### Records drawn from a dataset
=== Section Start ===

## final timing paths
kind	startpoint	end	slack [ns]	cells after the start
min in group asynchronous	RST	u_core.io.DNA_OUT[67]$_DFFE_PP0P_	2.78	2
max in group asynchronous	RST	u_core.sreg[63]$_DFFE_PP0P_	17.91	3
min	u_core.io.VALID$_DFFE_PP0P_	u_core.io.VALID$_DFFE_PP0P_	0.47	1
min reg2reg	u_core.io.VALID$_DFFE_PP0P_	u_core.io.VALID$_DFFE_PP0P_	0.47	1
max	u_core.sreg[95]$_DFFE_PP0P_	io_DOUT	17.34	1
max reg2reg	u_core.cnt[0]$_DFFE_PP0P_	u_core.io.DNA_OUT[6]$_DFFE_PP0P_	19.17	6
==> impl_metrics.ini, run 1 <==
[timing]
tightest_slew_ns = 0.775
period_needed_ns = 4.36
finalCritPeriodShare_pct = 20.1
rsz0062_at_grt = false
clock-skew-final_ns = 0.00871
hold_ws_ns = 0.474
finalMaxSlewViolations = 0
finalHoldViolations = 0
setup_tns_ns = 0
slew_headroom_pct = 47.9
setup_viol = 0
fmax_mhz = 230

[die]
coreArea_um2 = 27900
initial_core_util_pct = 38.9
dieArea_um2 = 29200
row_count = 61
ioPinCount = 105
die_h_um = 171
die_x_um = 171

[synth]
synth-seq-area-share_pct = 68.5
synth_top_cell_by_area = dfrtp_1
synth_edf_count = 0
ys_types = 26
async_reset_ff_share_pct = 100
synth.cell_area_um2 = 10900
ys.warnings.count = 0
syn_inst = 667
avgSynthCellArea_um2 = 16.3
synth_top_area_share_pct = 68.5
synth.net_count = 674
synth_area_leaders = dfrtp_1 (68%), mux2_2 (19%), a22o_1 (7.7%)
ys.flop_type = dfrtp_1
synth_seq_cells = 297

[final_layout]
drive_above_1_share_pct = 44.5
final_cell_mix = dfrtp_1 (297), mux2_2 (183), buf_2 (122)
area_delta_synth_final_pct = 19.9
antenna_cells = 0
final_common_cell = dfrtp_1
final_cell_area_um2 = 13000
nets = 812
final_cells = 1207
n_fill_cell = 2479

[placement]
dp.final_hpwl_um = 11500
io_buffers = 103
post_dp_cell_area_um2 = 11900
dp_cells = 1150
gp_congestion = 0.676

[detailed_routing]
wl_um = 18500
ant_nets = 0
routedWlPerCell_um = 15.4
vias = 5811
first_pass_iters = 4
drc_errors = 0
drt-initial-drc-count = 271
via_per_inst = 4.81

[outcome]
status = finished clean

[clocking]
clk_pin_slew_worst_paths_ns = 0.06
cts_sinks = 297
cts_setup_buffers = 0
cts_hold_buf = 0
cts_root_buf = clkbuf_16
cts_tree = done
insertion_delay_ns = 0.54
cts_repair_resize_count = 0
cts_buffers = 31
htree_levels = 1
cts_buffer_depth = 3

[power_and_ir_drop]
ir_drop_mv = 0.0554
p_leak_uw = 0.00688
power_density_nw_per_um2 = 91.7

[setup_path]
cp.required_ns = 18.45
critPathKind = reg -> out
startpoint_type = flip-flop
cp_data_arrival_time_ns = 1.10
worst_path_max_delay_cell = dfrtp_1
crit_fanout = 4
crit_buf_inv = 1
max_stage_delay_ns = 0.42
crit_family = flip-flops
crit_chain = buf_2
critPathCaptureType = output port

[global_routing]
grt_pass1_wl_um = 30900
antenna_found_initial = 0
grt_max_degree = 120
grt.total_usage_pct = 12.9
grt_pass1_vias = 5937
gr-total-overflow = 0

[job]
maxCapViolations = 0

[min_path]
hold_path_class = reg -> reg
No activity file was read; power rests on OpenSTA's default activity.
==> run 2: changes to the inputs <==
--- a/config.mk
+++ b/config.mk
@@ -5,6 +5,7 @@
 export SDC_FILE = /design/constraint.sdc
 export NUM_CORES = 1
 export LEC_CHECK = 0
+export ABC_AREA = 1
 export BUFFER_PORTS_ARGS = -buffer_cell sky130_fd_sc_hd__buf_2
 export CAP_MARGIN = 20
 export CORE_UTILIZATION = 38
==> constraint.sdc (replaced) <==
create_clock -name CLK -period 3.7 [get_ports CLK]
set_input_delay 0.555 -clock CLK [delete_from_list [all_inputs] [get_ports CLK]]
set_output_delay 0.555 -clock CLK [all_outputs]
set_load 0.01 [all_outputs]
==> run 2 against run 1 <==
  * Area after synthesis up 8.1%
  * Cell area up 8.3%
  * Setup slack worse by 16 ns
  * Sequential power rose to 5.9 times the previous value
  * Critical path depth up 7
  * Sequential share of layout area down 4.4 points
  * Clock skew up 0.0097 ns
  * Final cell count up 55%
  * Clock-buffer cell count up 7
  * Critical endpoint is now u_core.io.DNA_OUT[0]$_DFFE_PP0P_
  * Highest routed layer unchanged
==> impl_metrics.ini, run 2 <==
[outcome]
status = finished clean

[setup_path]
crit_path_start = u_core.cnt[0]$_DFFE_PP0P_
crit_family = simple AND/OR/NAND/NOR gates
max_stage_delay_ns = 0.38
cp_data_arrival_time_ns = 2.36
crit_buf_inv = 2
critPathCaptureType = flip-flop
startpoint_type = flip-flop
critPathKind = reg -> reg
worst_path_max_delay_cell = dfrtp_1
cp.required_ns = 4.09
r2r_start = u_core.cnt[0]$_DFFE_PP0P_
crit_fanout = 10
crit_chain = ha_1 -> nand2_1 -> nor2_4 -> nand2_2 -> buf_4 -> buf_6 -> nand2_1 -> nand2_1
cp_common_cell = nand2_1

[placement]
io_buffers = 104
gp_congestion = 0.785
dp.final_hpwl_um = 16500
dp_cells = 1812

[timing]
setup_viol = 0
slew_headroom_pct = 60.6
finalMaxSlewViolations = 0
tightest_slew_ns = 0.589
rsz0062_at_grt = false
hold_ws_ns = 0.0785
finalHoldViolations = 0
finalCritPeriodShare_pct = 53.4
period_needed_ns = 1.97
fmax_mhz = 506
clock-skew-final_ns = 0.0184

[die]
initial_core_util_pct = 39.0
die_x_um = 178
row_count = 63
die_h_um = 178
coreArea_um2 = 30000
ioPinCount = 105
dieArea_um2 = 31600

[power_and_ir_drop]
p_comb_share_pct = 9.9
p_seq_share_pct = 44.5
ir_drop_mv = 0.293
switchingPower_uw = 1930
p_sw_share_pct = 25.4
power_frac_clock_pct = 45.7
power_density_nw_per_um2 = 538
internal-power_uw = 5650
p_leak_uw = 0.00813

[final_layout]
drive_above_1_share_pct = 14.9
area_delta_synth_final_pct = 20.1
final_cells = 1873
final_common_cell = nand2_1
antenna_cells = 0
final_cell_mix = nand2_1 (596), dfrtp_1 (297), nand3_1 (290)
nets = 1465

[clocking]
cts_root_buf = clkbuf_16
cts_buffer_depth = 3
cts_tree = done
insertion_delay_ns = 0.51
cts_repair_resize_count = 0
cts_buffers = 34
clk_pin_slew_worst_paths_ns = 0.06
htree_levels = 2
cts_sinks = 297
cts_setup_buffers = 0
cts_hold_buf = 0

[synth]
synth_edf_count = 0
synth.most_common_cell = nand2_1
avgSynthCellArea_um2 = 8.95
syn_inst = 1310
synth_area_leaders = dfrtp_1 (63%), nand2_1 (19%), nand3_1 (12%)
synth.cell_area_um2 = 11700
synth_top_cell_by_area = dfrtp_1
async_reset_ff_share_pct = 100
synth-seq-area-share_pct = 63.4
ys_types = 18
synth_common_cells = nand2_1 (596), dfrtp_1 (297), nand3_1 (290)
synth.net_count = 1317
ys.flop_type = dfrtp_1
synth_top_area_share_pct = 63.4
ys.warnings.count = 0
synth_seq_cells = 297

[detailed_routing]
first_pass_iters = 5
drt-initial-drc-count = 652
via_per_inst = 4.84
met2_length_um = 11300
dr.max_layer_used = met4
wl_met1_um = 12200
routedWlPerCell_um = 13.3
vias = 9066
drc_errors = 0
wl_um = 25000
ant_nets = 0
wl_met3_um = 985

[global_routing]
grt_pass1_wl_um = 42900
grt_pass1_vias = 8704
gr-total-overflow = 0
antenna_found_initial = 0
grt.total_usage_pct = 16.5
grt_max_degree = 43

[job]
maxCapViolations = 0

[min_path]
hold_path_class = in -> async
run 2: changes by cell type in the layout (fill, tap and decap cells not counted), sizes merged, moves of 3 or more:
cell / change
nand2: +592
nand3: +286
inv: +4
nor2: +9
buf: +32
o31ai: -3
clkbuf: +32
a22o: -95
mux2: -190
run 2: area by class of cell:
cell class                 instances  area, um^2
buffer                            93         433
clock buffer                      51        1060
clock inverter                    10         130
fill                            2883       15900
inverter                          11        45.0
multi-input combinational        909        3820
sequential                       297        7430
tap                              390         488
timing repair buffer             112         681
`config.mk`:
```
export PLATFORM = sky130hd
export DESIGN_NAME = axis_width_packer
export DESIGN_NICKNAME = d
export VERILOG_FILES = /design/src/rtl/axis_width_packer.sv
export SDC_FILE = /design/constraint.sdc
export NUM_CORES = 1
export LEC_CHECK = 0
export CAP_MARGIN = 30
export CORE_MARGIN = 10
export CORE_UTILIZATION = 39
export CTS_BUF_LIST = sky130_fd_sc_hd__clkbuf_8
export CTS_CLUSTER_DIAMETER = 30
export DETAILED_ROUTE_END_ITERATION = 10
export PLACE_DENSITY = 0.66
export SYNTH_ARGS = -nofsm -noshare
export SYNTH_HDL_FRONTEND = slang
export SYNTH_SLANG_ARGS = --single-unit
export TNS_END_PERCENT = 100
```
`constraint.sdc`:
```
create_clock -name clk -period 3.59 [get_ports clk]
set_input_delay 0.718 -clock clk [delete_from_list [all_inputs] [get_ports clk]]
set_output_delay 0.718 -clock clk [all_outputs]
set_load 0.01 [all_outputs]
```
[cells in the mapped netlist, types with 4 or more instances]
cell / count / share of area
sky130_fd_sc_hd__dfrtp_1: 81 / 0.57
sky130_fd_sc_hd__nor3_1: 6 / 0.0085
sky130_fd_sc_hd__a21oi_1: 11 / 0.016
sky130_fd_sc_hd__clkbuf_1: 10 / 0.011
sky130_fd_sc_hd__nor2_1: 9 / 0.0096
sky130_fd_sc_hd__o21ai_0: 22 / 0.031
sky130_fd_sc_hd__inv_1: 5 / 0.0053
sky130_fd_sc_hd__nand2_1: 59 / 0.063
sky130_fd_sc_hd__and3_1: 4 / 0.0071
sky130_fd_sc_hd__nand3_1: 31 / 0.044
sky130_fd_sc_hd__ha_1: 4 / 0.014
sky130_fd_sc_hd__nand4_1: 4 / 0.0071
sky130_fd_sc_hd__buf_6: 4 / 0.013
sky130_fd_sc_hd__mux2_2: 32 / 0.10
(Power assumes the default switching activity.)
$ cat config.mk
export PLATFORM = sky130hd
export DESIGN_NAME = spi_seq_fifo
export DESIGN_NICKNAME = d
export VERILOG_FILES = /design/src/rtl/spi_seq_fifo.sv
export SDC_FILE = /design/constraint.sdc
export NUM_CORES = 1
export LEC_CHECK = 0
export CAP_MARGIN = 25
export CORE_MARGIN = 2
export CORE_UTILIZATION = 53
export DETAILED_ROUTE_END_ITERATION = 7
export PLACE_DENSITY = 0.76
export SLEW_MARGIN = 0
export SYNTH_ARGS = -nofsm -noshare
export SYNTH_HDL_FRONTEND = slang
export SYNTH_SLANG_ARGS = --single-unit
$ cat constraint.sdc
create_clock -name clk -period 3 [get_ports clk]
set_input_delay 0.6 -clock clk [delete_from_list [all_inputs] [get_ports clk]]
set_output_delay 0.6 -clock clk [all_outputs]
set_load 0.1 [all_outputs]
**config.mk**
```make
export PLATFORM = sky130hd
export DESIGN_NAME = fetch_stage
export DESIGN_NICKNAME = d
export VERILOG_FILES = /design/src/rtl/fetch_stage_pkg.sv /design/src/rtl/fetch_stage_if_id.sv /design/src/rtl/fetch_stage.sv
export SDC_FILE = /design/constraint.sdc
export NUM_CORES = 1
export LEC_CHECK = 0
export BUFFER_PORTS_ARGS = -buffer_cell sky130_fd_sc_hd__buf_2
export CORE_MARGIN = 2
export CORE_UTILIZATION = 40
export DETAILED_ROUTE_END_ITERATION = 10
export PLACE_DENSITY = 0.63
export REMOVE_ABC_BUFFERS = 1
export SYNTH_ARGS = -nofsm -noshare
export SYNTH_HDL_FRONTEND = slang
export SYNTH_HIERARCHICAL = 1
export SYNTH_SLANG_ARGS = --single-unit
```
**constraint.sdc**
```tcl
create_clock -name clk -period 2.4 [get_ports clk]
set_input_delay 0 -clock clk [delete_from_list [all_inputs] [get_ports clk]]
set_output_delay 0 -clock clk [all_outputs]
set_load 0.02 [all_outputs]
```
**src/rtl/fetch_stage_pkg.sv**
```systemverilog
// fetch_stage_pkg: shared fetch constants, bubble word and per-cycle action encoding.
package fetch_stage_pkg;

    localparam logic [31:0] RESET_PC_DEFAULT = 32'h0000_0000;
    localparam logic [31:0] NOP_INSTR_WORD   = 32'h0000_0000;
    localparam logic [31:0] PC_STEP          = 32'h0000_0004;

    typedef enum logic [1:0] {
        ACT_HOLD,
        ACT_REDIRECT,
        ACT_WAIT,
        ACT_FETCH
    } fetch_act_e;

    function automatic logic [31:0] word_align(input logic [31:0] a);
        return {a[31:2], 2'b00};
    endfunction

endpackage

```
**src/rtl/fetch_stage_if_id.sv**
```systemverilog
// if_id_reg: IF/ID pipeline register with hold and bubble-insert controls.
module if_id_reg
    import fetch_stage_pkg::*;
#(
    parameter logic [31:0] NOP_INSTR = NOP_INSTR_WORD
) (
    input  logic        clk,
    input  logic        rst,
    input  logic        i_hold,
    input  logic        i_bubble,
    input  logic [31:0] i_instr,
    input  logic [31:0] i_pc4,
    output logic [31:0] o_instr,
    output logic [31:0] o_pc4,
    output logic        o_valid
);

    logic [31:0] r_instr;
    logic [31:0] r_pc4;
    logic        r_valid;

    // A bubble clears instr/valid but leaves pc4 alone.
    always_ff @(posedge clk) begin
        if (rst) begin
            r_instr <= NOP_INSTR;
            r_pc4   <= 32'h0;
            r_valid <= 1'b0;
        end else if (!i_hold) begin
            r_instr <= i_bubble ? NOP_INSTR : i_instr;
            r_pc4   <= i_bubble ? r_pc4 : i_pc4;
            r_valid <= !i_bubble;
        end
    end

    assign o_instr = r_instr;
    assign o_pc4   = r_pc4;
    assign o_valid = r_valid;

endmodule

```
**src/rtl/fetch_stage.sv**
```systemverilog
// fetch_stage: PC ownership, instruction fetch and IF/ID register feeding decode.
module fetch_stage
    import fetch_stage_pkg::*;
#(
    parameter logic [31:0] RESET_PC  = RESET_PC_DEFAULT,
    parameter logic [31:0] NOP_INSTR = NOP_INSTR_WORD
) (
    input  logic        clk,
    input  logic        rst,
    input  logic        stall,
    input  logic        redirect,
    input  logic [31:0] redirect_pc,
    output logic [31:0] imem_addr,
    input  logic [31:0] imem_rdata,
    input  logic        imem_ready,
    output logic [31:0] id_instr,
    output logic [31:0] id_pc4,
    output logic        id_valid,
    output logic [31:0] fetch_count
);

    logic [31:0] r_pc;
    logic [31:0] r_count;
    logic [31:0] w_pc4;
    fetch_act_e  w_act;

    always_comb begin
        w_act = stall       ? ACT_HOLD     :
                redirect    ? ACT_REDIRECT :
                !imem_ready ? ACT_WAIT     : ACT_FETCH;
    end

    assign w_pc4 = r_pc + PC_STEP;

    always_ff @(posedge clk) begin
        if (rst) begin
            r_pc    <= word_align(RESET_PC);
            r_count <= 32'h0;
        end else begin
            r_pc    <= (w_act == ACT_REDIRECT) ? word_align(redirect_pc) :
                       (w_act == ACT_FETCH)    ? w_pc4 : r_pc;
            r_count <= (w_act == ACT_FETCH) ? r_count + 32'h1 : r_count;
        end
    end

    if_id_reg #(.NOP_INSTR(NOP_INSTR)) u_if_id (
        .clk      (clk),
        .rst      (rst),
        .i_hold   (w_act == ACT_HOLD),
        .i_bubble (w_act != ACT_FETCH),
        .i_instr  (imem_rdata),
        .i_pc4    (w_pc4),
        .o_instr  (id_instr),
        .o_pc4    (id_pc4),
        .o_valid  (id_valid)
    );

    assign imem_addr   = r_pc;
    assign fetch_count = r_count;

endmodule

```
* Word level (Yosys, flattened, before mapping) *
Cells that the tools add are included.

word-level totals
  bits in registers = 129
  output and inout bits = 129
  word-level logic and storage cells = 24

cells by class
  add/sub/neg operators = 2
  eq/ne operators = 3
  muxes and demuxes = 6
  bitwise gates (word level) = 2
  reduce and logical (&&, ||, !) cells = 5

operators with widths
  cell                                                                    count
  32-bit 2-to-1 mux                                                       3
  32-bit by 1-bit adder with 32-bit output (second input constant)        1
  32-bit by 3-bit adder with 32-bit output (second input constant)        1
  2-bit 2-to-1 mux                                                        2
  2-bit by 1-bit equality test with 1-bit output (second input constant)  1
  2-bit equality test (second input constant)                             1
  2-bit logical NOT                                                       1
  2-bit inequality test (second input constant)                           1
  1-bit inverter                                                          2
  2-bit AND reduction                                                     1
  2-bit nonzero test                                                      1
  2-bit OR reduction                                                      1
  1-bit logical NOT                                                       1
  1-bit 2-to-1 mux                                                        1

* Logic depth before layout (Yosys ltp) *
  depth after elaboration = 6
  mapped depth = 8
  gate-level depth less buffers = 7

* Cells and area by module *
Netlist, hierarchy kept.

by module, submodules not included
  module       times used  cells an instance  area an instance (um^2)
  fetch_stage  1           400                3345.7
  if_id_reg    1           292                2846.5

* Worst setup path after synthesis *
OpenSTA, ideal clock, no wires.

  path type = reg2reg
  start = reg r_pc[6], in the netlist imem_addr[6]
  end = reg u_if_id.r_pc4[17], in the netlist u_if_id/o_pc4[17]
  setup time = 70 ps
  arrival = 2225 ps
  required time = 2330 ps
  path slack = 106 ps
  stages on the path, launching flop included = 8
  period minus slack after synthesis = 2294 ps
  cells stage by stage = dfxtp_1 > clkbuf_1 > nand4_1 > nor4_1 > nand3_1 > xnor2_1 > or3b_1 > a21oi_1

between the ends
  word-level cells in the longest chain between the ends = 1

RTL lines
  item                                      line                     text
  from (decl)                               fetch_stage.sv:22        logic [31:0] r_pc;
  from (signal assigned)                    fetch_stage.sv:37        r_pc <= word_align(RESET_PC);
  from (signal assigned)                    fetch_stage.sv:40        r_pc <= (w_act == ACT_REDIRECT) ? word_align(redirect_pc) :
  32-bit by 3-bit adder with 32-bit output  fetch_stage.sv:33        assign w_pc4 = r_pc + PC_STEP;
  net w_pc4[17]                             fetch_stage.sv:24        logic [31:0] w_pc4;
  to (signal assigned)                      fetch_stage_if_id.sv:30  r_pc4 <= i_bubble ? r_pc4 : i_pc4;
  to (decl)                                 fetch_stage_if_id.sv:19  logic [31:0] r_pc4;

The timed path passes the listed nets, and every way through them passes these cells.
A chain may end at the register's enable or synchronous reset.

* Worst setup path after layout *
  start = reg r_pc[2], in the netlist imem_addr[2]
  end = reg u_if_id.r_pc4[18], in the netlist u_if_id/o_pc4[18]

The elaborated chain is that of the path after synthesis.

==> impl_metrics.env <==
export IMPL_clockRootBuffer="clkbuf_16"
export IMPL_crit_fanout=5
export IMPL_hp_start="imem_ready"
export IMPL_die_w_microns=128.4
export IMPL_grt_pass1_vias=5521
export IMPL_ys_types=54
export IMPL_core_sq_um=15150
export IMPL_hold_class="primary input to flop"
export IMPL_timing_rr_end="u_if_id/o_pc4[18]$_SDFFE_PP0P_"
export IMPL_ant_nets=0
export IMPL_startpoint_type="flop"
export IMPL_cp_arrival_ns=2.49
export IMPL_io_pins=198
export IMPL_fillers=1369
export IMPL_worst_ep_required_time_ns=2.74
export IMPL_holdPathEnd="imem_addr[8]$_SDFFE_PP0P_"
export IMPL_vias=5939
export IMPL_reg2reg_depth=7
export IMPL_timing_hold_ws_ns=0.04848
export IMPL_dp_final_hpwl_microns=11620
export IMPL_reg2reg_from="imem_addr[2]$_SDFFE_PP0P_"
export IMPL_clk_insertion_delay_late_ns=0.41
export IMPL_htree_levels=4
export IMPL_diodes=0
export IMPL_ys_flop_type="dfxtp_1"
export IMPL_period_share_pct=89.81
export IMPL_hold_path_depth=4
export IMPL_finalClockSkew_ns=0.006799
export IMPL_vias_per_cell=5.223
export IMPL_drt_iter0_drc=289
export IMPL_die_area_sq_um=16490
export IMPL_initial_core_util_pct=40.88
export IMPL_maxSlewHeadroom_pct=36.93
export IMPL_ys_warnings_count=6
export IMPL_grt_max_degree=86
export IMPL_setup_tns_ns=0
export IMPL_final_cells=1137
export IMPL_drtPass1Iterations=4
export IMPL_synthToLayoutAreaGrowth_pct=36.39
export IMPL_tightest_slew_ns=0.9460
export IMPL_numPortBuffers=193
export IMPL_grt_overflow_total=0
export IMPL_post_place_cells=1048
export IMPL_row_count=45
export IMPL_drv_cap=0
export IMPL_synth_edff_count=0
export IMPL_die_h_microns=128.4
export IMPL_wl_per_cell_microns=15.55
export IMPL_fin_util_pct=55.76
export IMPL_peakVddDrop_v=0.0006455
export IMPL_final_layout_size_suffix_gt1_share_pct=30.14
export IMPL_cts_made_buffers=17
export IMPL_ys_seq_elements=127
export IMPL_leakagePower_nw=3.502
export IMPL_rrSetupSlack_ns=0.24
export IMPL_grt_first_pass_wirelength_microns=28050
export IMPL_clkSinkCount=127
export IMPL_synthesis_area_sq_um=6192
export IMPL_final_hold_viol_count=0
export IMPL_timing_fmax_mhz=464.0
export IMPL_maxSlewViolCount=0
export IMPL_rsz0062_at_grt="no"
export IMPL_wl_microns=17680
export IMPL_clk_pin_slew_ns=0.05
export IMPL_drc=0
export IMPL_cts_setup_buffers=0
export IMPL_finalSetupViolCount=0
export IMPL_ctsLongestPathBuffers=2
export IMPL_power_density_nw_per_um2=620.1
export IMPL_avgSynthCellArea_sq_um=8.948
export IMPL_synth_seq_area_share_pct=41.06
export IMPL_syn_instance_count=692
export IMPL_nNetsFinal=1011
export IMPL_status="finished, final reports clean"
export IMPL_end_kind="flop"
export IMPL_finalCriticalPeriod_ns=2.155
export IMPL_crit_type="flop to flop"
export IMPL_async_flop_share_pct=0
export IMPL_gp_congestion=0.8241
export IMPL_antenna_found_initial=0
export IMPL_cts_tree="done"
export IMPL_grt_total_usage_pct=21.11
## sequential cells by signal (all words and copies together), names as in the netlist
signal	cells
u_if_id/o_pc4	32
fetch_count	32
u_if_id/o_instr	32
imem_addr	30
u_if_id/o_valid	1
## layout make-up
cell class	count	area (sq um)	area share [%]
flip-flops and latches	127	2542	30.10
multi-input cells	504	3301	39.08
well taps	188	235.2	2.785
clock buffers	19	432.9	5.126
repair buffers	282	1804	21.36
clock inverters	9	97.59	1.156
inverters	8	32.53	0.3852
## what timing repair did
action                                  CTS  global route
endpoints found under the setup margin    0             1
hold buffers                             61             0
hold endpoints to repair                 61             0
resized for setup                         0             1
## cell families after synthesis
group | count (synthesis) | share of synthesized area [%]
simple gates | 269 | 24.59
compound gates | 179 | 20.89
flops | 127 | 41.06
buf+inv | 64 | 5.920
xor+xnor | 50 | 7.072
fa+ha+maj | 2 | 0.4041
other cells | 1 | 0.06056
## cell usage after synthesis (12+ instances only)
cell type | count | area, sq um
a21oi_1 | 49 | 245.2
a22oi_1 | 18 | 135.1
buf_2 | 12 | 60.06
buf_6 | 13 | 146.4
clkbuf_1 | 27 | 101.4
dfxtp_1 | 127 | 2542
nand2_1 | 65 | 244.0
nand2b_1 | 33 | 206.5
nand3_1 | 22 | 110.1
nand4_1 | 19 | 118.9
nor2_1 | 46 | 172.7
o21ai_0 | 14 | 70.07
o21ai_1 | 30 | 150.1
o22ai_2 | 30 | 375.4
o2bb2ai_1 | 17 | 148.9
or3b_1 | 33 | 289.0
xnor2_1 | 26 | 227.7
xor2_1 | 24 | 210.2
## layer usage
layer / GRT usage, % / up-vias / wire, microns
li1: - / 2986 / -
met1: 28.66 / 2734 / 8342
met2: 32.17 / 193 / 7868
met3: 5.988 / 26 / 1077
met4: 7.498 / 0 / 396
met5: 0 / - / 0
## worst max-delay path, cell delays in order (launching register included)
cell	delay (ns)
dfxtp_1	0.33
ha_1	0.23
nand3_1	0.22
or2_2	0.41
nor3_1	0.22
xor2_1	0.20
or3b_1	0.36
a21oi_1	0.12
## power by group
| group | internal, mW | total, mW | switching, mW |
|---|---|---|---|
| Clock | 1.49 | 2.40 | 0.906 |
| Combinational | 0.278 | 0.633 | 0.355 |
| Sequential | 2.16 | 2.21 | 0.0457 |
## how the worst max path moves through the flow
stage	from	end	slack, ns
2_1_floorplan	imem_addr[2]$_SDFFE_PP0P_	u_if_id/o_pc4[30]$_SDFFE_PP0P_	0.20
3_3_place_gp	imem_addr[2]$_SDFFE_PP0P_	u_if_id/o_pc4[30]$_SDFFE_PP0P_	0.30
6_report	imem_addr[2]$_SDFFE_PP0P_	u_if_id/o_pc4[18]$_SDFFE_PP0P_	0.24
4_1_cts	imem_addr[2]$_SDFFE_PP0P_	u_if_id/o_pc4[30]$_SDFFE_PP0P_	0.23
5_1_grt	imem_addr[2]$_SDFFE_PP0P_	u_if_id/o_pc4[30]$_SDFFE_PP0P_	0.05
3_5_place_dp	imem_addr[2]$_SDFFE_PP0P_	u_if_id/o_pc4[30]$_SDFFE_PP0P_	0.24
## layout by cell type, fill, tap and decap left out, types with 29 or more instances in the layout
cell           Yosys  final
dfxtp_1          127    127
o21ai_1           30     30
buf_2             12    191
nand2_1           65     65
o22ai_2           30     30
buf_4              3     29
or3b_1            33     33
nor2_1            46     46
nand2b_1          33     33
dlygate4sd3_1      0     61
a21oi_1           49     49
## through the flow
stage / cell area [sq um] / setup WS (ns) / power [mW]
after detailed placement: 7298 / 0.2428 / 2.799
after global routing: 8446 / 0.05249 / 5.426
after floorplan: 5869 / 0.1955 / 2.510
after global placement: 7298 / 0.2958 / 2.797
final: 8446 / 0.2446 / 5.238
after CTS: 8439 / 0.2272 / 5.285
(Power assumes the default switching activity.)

=== Section End ===

### Exercise prompt
All lines above containing the string "critPathCaptureType": copy each one.

### Answer area
critPathCaptureType = output port
critPathCaptureType = flip-flop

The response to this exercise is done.